▶ Work request:
Below are records; how many of their lines contain "slightly"? Reply with the number and no other words.

(Records for the exercise Opens)

Context: an optimization exercise on an open-source flow, tuned for a short achievable clock period and few clock cycles per item. The choices shown serve that exercise and are no tape-out recipe. At most, simulation tests tie the RTL to the original design; equivalence was not proved. No activity file was given, so power comes from the tool's default toggle rates.

Design bsr_scheduler, start of the top module:
module bsr_scheduler
#(
    parameter int BLOCK_DIM = 8   
) (
    input  wire logic        clk_gated,
    input  wire logic        rst_n,
    input  wire logic        start,
    input  wire logic [15:0] cfg_num_block_rows,
    output logic             meta_rd_en,
    output bsr_format_pkg::meta_req_t meta_req,
    input  wire logic [31:0] meta_rd_data,
    input  wire logic        meta_rd_valid,
    output logic             block_rd_en,
    output logic [31:0]      block_rd_addr,
    input  wire logic [7:0]  block_rd_data,
    output logic             systolic_valid,
    output logic [8*BLOCK_DIM*BLOCK_DIM-1:0] systolic_block,
    output bsr_sched_pkg::block_pos_t systolic_pos,
    input  wire logic        systolic_ready,
    input  wire logic        systolic_done,
    output logic             busy,
    output logic             done,
    output logic [31:0]      blocks_processed
);
export LEC_CHECK = 0
export CAP_MARGIN = 20
export CORE_MARGIN = 2
export CORE_UTILIZATION = 30
export CTS_CLUSTER_DIAMETER = 100
export CTS_CLUSTER_SIZE = 25
export PLACE_DENSITY = 0.5
export SETUP_SLACK_MARGIN = 2.6
export SLEW_MARGIN = 20
create_clock -name core_clock -period 4.0 [get_ports {clk_gated}]
run.sh (not shown) runs the stock make flow with config.mk's settings and CLKGATE_MAP_FILE= SYNTH_SCRIPT=/design/flow/synth_recipe.tcl, a recipe that flattens the netlist after the stock synthesis.
Testbench counts at the start, summed over its fixed seeds: cycles 56,319, items 858.
Then changed:
--- a/flow/config.mk
+++ b/flow/config.mk
@@ -9,7 +9,5 @@
 export CORE_MARGIN = 2
-export CORE_UTILIZATION = 30
-export CTS_CLUSTER_DIAMETER = 100
-export CTS_CLUSTER_SIZE = 25
-export PLACE_DENSITY = 0.5
-export SETUP_SLACK_MARGIN = 2.6
+export CORE_UTILIZATION = 40
+export PLACE_DENSITY = 0.6
+export SETUP_SLACK_MARGIN = 2.2
 export SLEW_MARGIN = 20
After rerunning:
- wire length decreases by a few percent
- final cell count is lower by a little under a tenth
- hold slack gets better by 200 ps


Another version of the RTL of bsr_scheduler (not shown whole).
For scale: roughly 1700 cells after synthesis, about 910 flip-flops, about 690 I/O pins, about 0.030 mm2 of cells after synthesis.
clock: 4.0 ns
lec_check: 0
cap_margin: 20
core_margin: 2
core_utilization: 35
cts_cluster_diameter: 60
cts_cluster_size: 20
place_density: 0.55
setup_slack_margin: 2.2
slew_margin: 20
Testbench counts at the start, summed over its fixed seeds: cycles 56,319, items 858.
Next try:
- CORE_UTILIZATION: 35 -> 30
- CTS_CLUSTER_DIAMETER: 60 -> 100
- CTS_CLUSTER_SIZE: 20 -> 25
- PLACE_DENSITY: 0.55 -> 0.5
What happened: Count of clock-buffer cells in the layout went down by 17; design area falls by 1.3%; clock skew is about the same; routed wire length came out higher by 3.9%; final cell count went up by 3.1%; setup slack degrades by 140 ps; first-iteration DRC count rises by 14%; clock power goes down by 27%; sequential cell count stays the same; total power drops by 8.1%; global-route usage goes down by 2.3 points.
Next try:
- CORE_UTILIZATION: 30 -> 35
- CTS_CLUSTER_DIAMETER: 100 -> 60
- CTS_CLUSTER_SIZE: 25 -> 20
- PLACE_DENSITY: 0.5 -> 0.55
- SETUP_SLACK_MARGIN: 2.2 -> 2.4
Effect:
- The changed run went through all stages and came out clean
- routed wire length goes down slightly
- die area goes down by about a fifth
- final area goes up by a few percent
Next try:
- CTS_CLUSTER_DIAMETER: 60 -> 80
- SETUP_SLACK_MARGIN: 2.4 -> 2.2
After rerunning:
- via count went down by a few percent
- sequential cell count stays the same
- worst hold slack gains 39 ps
- non-clock buffer count goes down by 55
Next try:
- CORE_UTILIZATION: 35 -> 40
- CTS_CLUSTER_DIAMETER: 80 -> 100
- CTS_CLUSTER_SIZE: 20 -> 25
- PLACE_DENSITY: 0.55 -> 0.6
After rerunning: Cell area fell by 2.5%. Wire length fell by 6.7%. Worst hold slack got worse by 140 ps. Count of clock-buffer cells in the layout fell by 13.


bsr_scheduler, a different RTL version from the one above (not shown whole).
For scale: about 1300 cells after synthesis, about 830 flip-flops, about 27000 sq um of cells after synthesis.
## bsr_scheduler
module bsr_scheduler
#(
    parameter int BLOCK_DIM = 8   
) (
    input  wire logic        clk_gated,
    input  wire logic        rst_n,
    input  wire logic        start,
    input  wire logic [15:0] cfg_num_block_rows,
    output logic             meta_rd_en,
    output bsr_format_pkg::meta_req_t meta_req,
    input  wire logic [31:0] meta_rd_data,
    input  wire logic        meta_rd_valid,
    output logic             block_rd_en,
    output logic [31:0]      block_rd_addr,
    input  wire logic [7:0]  block_rd_data,
    output logic             systolic_valid,
    output logic [8*BLOCK_DIM*BLOCK_DIM-1:0] systolic_block,
    output bsr_sched_pkg::block_pos_t systolic_pos,
    input  wire logic        systolic_ready,
    input  wire logic        systolic_done,
    output logic             busy,
    output logic             done,
    output logic [31:0]      blocks_processed
);
==> flow/config.mk <==
export PLATFORM = sky130hd
export DESIGN_NAME = bsr_scheduler
export DESIGN_NICKNAME = bsr_scheduler
export VERILOG_FILES = /design/flow/design.v
export SDC_FILE = /design/flow/constraint.sdc
export NUM_CORES = 4
export LEC_CHECK = 0
export CAP_MARGIN = 20
export CORE_MARGIN = 2
export CORE_UTILIZATION = 40
export PLACE_DENSITY = 0.6
export SETUP_SLACK_MARGIN = 2.2
export SLEW_MARGIN = 20
==> flow/constraint.sdc <==
create_clock -name core_clock -period 4.0 [get_ports {clk_gated}]
set_input_delay 0.8000 -clock core_clock [delete_from_list [all_inputs] [get_ports {clk_gated}]]
set_output_delay 0.8000 -clock core_clock [all_outputs]
set_load 0.01 [all_outputs]
Testbench counts at the start, summed over its fixed seeds: cycles 56,319, items 858.
Rerun with:
- CTS_CLUSTER_DIAMETER: default -> 100
- CTS_CLUSTER_SIZE: default -> 25
What happened: The changed run passed the timing, design-rule and antenna checks; non-clock buffer count decreases by 11; hold slack gets better by 23 ps; clock skew increases by 28 ps; clock-buffer cell count decreases by 61; worst setup slack gets better by 39 ps; total power decreases by about 12%.
Rerun with:
- CORE_UTILIZATION: 40 -> 60
- CTS_CLUSTER_DIAMETER: 100 -> default
- CTS_CLUSTER_SIZE: 25 -> default
- PLACE_DENSITY: 0.6 -> 0.75
The new run completed with no timing, DRC or antenna violations.
Area after synthesis stays the same.
Power climbs by about a fifth.
Final cell count drops by a few percent.
Final area climbs by a few percent.
Clock-buffer cell count increases by 53.
First-iteration DRC count increases by well over a third.
Clock power went up by well over a third.
Register-to-register slack gets worse by 220 ps.
Sequential power barely changes.
Sequential cell count is unchanged.
Non-clock buffer count increases by 66.


bsr_scheduler with an RTL version that a note above also has.
Size in the first run: about 1700 cells after synthesis, about 910 flip-flops, about 690 I/O pins, about 30000 µm² of cells after synthesis.
==> flow/config.mk <==
export PLATFORM = sky130hd
export DESIGN_NAME = bsr_scheduler
export DESIGN_NICKNAME = bsr_scheduler
export VERILOG_FILES = /design/flow/design.v
export SDC_FILE = /design/flow/constraint.sdc
export NUM_CORES = 4
export LEC_CHECK = 0
export CAP_MARGIN = 20
export CORE_MARGIN = 2
export CORE_UTILIZATION = 40
export CTS_CLUSTER_DIAMETER = 100
export CTS_CLUSTER_SIZE = 25
export PLACE_DENSITY = 0.6
export SETUP_SLACK_MARGIN = 2.2
export SLEW_MARGIN = 20
==> flow/constraint.sdc <==
create_clock -name core_clock -period 4.0 [get_ports {clk_gated}]
set_input_delay 0.8000 -clock core_clock [delete_from_list [all_inputs] [get_ports {clk_gated}]]
set_output_delay 0.8000 -clock core_clock [all_outputs]
set_load 0.01 [all_outputs]
Testbench counts at the start, summed over its fixed seeds: cycles 56,319, items 858.
Next try:
--- a/flow/config.mk
+++ b/flow/config.mk
@@ -10 +10 @@
-export CORE_UTILIZATION = 40
+export CORE_UTILIZATION = 30
@@ -13 +13 @@
-export PLACE_DENSITY = 0.6
+export PLACE_DENSITY = 0.5
After rerunning: Critical path depth does not change. Total power goes up by a few percent. Global-route usage falls by 4.4 points.


bsr_scheduler, a different RTL version from the one above (not shown whole).
Size in the first run: ~910 flip-flops, about 690 I/O pins, ~30,000 um2 of cells after synthesis.
clock: 4.0 ns
lec_check: 0
cap_margin: 20
core_margin: 2
core_utilization: 38
cts_cluster_diameter: 60
cts_cluster_size: 20
place_density: 0.58
setup_slack_margin: 2.2
slew_margin: 20
Testbench counts at the start, summed over its fixed seeds: cycles 56,319, items 858.
Rerun with:
Settings changed: CORE_UTILIZATION 38 to 35, PLACE_DENSITY 0.58 to 0.55, SETUP_SLACK_MARGIN 2.2 to 2.4.
After rerunning: Die area rose by a little under a tenth; clock skew rose by 5.4 ps; utilization fell by 1.9 points; via count rose by a few percent; sequential power stays flat; sequential cell count is unchanged; clock power rose slightly.
Rerun with:
Settings changed: CTS_CLUSTER_DIAMETER 60 to 80, SETUP_SLACK_MARGIN 2.4 to 2.2.
What happened:
- wire length grows by 0.89%
- hold slack gets better by 21 ps
- cell area shrinks by 5.1%
- worst setup slack gets worse by 22 ps
- first-iteration DRC count shrinks by 0.56%
- maximum frequency shrinks by 1.1%
- via count shrinks by 2.0%
- total power shrinks by 8.6%
- synthesized area does not change
Rerun with:
Settings changed: CTS_CLUSTER_DIAMETER 80 to 60.
After rerunning:
- The new run completed with no timing, DRC or antenna violations
- core utilization rose by 0.87 points
- maximum frequency falls by 1.5%
- sequential share of layout area goes down by 1.2 points
- via count went up by 0.85%
- total power grows by 6.8%
- clock-buffer cell count rises by 3
- wire length grows by 1.0%
- non-clock buffer count rose by 3
- critical path depth stays the same
- setup slack is worse by 31 ps


bsr_scheduler, a different RTL version from the one above (not shown whole).
For scale: roughly 1400 cells after synthesis, roughly 830 flip-flops, about 28000 um^2 of cells after synthesis.
==> flow/config.mk <==
export PLATFORM = sky130hd
export DESIGN_NAME = bsr_scheduler
export DESIGN_NICKNAME = bsr_scheduler
export VERILOG_FILES = /design/flow/design.v
export SDC_FILE = /design/flow/constraint.sdc
export NUM_CORES = 4
export LEC_CHECK = 0
export CAP_MARGIN = 20
export CORE_MARGIN = 2
export CORE_UTILIZATION = 40
export CTS_CLUSTER_DIAMETER = 100
export CTS_CLUSTER_SIZE = 25
export PLACE_DENSITY = 0.6
export SETUP_SLACK_MARGIN = 2.2
export SLEW_MARGIN = 20
==> flow/constraint.sdc <==
create_clock -name core_clock -period 4.0 [get_ports {clk_gated}]
set_input_delay 0.8000 -clock core_clock [delete_from_list [all_inputs] [get_ports {clk_gated}]]
set_output_delay 0.8000 -clock core_clock [all_outputs]
set_load 0.01 [all_outputs]
Edit:
CTS_CLUSTER_DIAMETER = default   (was 100)
CTS_CLUSTER_SIZE = default   (was 25)
Maximum frequency fell by 0.32%.
Synthesized area stays the same.
Count of clock-buffer cells in the layout rose by 57.
Cell count rose by 3.1%.
Function was not checked in any run of this note: the RTL went through the layout flow alone.

==> afterwards: timing with drivers on the ports <==
In the flow no input, the clock included, has a driving cell. The finished layouts below were timed again as built, in two steps.
Step 1 (the two cells are an assumption about what drives the block):
set clk [get_ports {clk_gated}]
set_driving_cell -lib_cell sky130_fd_sc_hd__clkbuf_16 $clk
set_driving_cell -lib_cell sky130_fd_sc_hd__buf_2 [delete_from_list [all_inputs] $clk]
Step 2, shift: input delay + t, output delay - t, t = (earliest + latest rising clock arrival at the registers) / 2. This alone moves slack from input paths to output paths.
Three values: ideal, step 1, step 2; two values: the first two.
run	t, ns	setup WS [ns]	pins driven straight from the clock port
the first run of note 1	0.669	1.947 / 1.925 / 1.403	1
the second run of note 1	0.695	1.921 / 1.860 / 1.426	1
the first run of note 2	0.673	2.007 / 1.940 / 1.580	1
the second run of note 2	0.696	1.869 / 1.795 / 1.414	1
the third run of note 2	0.681	1.931 / 1.864 / 1.539	1
the fourth run of note 2	0.679	1.990 / 1.923 / 1.570	1
the fifth run of note 2	0.655	1.966 / 1.903 / 1.594	1
the first run of note 3	0.677	1.910 / 1.844 / 1.552	1
the second run of note 3	0.637	1.949 / 1.884 / 1.550	1
the third run of note 3	0.673	1.838 / 1.779 / 1.586	1
the first run of note 4	0.653	1.935 / 1.876 / 1.487	1
the second run of note 4	0.685	1.954 / 1.889 / 1.458	1
the first run of note 5	0.665	1.955 / 1.894 / 1.564	1
the second run of note 5	0.669	1.985 / 1.922 / 1.494	1
the third run of note 5	0.671	1.963 / 1.901 / 1.590	1
the fourth run of note 5	0.682	1.932 / 1.870 / 1.555	1
the first run of note 6	0.647	1.927 / 1.870 / 1.493	1
the second run of note 6	0.672	1.920 / 1.859 / 1.445	1
After both steps every run listed still meets setup and hold. For the first run of note 1, which loses most, drivers alone change the setup slack by -0.022 ns; drivers and shift together by -0.544 ns.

(Records for the exercise Closes)

▶ Exercise result:
2